WHAT TO WORK ON ▸ Copy out all the lines in the records that include the word "group".
------------------------------------------------------------
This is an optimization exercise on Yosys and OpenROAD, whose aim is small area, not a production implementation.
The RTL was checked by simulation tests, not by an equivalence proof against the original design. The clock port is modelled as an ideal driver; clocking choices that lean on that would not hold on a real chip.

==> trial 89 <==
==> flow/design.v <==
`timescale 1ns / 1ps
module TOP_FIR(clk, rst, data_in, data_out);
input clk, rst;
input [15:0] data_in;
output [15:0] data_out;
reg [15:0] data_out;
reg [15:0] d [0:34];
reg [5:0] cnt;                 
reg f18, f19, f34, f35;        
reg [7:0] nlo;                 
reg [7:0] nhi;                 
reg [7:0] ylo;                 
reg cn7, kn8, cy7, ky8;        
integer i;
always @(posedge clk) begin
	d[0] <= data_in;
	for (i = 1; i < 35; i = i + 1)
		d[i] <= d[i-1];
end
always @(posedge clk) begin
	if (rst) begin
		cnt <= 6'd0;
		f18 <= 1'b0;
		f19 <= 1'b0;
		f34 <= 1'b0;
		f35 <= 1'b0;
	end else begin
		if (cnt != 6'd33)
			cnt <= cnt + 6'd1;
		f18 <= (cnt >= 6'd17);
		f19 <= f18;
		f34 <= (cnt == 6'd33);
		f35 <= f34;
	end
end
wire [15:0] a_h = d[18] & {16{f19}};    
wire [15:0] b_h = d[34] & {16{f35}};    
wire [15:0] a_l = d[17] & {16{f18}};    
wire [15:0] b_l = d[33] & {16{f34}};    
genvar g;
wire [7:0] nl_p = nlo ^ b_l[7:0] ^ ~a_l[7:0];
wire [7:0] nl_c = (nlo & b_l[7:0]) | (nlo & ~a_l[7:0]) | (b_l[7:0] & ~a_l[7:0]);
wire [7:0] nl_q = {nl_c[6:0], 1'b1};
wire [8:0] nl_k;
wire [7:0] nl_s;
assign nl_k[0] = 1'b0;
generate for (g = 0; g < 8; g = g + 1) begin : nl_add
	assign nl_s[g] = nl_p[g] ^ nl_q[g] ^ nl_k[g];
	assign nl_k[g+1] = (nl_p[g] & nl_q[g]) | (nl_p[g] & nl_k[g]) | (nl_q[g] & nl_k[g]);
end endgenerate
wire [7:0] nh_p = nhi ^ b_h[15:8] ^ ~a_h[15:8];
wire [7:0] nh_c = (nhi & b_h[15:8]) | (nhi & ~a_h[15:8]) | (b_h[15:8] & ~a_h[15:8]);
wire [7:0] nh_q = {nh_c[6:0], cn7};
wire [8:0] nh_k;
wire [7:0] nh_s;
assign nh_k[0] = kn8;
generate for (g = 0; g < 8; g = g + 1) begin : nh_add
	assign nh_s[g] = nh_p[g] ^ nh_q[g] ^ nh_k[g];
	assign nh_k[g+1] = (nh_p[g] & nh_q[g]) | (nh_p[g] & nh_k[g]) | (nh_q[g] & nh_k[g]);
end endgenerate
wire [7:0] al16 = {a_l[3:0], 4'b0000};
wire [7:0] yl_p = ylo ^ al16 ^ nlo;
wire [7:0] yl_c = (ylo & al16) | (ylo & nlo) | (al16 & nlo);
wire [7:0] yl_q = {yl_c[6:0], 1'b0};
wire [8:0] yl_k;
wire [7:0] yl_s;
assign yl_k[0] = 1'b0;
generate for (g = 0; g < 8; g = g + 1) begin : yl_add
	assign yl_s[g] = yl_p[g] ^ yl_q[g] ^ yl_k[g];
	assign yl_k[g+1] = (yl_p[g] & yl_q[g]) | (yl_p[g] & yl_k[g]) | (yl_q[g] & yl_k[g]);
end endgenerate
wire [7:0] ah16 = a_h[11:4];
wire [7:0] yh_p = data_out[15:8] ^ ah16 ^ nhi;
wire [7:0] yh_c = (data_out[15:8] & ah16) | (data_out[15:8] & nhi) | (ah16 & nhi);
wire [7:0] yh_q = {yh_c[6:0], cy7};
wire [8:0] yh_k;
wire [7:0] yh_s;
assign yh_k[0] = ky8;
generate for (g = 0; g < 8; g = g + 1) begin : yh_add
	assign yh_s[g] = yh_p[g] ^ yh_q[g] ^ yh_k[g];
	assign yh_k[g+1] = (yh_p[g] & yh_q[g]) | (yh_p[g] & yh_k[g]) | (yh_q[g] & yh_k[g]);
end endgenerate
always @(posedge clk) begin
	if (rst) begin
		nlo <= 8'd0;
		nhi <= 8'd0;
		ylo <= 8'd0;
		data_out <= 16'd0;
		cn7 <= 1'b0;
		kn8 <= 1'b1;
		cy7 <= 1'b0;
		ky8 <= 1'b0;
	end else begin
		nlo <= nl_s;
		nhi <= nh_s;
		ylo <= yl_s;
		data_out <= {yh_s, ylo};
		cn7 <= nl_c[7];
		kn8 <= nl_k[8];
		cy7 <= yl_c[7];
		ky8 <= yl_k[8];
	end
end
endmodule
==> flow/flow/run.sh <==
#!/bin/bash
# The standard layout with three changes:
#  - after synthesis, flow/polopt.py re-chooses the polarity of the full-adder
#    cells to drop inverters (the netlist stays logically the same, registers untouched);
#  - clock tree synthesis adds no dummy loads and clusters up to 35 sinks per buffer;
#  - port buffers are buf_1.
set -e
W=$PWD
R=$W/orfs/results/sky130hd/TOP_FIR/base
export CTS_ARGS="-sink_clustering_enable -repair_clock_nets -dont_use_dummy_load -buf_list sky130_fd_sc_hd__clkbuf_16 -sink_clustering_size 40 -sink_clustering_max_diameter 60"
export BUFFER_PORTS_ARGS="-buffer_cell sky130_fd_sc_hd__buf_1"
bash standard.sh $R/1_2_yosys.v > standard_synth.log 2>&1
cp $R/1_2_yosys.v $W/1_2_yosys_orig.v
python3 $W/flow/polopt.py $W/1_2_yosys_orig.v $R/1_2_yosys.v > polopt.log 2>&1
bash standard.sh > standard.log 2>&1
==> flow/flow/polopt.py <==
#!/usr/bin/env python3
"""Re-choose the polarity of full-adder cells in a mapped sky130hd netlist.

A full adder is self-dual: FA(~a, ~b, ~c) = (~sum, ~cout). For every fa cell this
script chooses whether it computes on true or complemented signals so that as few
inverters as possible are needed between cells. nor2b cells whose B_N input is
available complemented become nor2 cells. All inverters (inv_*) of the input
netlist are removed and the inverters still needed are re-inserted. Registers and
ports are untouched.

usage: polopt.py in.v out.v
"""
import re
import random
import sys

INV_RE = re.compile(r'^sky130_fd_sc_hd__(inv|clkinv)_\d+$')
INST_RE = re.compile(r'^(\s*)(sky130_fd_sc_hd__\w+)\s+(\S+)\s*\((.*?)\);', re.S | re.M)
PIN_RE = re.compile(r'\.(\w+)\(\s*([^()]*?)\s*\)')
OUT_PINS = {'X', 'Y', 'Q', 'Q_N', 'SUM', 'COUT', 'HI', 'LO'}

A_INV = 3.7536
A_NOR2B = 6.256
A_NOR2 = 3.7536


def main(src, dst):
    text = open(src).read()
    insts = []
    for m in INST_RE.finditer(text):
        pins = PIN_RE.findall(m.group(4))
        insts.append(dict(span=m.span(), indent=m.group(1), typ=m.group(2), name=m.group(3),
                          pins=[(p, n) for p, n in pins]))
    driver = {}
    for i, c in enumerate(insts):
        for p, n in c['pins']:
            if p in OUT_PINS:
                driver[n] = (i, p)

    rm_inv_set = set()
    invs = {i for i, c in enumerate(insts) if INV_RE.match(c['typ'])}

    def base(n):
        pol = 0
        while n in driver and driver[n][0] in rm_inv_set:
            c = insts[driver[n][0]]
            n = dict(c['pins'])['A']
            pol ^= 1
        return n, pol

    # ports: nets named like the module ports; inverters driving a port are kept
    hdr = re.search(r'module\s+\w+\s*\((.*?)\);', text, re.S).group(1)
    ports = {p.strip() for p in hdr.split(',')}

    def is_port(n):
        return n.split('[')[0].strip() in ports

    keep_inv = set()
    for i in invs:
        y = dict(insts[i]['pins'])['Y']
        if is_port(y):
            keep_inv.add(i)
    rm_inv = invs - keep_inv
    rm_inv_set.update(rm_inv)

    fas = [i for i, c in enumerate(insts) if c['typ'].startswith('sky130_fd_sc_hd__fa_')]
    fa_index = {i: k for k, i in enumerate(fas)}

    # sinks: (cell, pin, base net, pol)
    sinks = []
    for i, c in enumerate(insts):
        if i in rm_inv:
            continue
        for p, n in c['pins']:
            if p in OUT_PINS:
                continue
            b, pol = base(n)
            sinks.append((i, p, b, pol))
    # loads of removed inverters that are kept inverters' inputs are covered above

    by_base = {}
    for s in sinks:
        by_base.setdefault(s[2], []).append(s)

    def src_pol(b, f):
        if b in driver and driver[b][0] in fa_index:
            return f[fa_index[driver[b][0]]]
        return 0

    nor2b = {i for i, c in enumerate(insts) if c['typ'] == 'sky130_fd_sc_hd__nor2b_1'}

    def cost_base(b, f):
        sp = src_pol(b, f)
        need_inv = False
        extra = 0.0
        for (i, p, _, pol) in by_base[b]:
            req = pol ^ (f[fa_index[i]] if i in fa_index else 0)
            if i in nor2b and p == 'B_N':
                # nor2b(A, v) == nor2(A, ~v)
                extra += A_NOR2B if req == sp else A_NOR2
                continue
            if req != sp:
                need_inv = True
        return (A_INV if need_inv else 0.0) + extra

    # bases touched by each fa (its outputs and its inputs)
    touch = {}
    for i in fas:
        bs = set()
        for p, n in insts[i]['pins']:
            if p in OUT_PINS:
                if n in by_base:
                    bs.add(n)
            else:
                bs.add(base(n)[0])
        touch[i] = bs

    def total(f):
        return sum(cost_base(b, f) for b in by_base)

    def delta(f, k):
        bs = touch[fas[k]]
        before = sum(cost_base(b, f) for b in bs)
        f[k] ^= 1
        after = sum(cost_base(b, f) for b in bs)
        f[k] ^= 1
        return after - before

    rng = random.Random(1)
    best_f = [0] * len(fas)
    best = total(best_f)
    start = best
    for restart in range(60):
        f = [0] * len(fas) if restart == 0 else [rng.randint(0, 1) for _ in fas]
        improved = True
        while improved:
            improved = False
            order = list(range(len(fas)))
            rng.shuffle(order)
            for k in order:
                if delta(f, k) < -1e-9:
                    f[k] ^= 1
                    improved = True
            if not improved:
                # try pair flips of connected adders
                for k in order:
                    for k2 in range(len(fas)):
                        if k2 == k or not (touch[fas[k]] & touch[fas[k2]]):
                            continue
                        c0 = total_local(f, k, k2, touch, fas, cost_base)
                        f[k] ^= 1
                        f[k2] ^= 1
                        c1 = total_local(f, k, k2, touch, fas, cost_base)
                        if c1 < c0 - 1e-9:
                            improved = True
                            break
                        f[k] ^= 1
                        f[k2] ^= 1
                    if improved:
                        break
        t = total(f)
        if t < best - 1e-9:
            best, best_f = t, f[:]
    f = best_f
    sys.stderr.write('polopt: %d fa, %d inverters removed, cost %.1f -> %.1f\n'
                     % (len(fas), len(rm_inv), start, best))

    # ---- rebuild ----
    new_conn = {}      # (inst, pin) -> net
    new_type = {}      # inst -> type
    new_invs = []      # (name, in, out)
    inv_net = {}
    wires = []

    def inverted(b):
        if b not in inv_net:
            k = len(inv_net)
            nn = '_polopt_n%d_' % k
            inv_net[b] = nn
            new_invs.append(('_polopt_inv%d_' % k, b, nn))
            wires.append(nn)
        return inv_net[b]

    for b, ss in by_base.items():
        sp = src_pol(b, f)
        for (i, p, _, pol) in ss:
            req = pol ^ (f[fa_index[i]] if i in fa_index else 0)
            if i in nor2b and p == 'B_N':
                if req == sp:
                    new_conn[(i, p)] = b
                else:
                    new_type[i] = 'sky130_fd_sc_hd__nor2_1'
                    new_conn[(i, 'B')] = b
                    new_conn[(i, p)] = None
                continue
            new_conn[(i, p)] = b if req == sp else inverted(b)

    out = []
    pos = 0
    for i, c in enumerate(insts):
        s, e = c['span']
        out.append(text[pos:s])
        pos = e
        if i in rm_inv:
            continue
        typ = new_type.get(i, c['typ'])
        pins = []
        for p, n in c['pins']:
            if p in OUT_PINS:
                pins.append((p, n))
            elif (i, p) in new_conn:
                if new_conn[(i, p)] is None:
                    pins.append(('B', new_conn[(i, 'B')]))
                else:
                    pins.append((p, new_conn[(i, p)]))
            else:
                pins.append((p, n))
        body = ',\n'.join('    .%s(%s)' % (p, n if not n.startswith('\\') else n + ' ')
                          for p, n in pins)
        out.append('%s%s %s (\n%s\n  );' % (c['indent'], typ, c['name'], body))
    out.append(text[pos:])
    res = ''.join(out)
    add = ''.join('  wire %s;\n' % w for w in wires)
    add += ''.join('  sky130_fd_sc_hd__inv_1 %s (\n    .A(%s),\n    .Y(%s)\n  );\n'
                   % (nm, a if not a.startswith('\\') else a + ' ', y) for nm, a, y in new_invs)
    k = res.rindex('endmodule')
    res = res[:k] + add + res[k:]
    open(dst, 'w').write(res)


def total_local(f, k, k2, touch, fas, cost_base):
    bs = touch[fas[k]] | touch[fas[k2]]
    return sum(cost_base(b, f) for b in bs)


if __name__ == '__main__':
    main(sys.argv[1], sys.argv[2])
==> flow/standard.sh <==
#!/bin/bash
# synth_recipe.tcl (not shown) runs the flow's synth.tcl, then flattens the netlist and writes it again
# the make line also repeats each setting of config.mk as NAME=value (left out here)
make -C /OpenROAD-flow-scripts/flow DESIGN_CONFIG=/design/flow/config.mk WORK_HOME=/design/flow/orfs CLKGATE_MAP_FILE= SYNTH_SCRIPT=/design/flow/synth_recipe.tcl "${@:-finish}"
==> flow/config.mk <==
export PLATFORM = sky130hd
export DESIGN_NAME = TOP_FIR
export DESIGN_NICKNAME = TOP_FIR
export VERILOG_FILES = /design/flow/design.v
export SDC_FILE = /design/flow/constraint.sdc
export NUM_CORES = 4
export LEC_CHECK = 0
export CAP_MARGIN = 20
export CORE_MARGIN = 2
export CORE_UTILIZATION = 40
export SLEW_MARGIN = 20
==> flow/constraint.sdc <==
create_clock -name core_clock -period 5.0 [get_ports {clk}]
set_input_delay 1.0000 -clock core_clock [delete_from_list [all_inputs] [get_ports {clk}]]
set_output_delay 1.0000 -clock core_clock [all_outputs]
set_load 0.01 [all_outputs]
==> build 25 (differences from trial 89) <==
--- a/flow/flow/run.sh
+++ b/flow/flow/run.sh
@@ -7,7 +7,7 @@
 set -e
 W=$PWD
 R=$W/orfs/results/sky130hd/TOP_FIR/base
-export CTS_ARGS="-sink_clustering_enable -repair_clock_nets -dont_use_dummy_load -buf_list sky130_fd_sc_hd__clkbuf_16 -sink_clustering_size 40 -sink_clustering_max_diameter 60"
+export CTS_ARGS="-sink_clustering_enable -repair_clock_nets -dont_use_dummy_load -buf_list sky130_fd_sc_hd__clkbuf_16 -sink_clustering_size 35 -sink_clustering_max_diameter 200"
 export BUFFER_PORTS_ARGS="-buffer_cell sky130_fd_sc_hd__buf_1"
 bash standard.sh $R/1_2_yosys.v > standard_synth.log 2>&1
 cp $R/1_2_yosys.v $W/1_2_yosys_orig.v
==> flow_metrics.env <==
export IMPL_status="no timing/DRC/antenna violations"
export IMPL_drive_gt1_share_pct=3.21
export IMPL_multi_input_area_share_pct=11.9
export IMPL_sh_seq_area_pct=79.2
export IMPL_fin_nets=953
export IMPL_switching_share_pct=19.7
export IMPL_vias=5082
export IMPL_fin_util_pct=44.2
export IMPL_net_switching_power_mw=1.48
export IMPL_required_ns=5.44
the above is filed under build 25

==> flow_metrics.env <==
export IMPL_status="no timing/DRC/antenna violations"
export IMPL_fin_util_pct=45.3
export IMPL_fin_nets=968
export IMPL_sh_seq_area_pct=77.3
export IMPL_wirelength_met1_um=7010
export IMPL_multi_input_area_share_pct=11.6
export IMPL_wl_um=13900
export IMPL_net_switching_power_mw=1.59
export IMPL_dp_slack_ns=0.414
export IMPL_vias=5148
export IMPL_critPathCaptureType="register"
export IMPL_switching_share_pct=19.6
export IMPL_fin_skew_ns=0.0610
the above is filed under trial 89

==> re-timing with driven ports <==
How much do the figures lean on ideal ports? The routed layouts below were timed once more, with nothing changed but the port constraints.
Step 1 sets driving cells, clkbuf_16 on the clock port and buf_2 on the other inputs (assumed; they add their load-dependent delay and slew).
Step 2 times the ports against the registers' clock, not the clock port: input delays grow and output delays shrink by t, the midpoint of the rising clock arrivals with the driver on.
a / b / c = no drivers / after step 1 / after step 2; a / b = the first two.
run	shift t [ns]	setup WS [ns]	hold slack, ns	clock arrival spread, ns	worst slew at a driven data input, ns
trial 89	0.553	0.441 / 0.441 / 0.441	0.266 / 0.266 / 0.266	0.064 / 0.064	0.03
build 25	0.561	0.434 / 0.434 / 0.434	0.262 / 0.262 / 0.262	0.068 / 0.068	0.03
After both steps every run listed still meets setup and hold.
------------------------------------------------------------
ANSWER BOX ▸
        pins = PIN_RE.findall(m.group(4))
        insts.append(dict(span=m.span(), indent=m.group(1), typ=m.group(2), name=m.group(3),
    hdr = re.search(r'module\s+\w+\s*\((.*?)\);', text, re.S).group(1)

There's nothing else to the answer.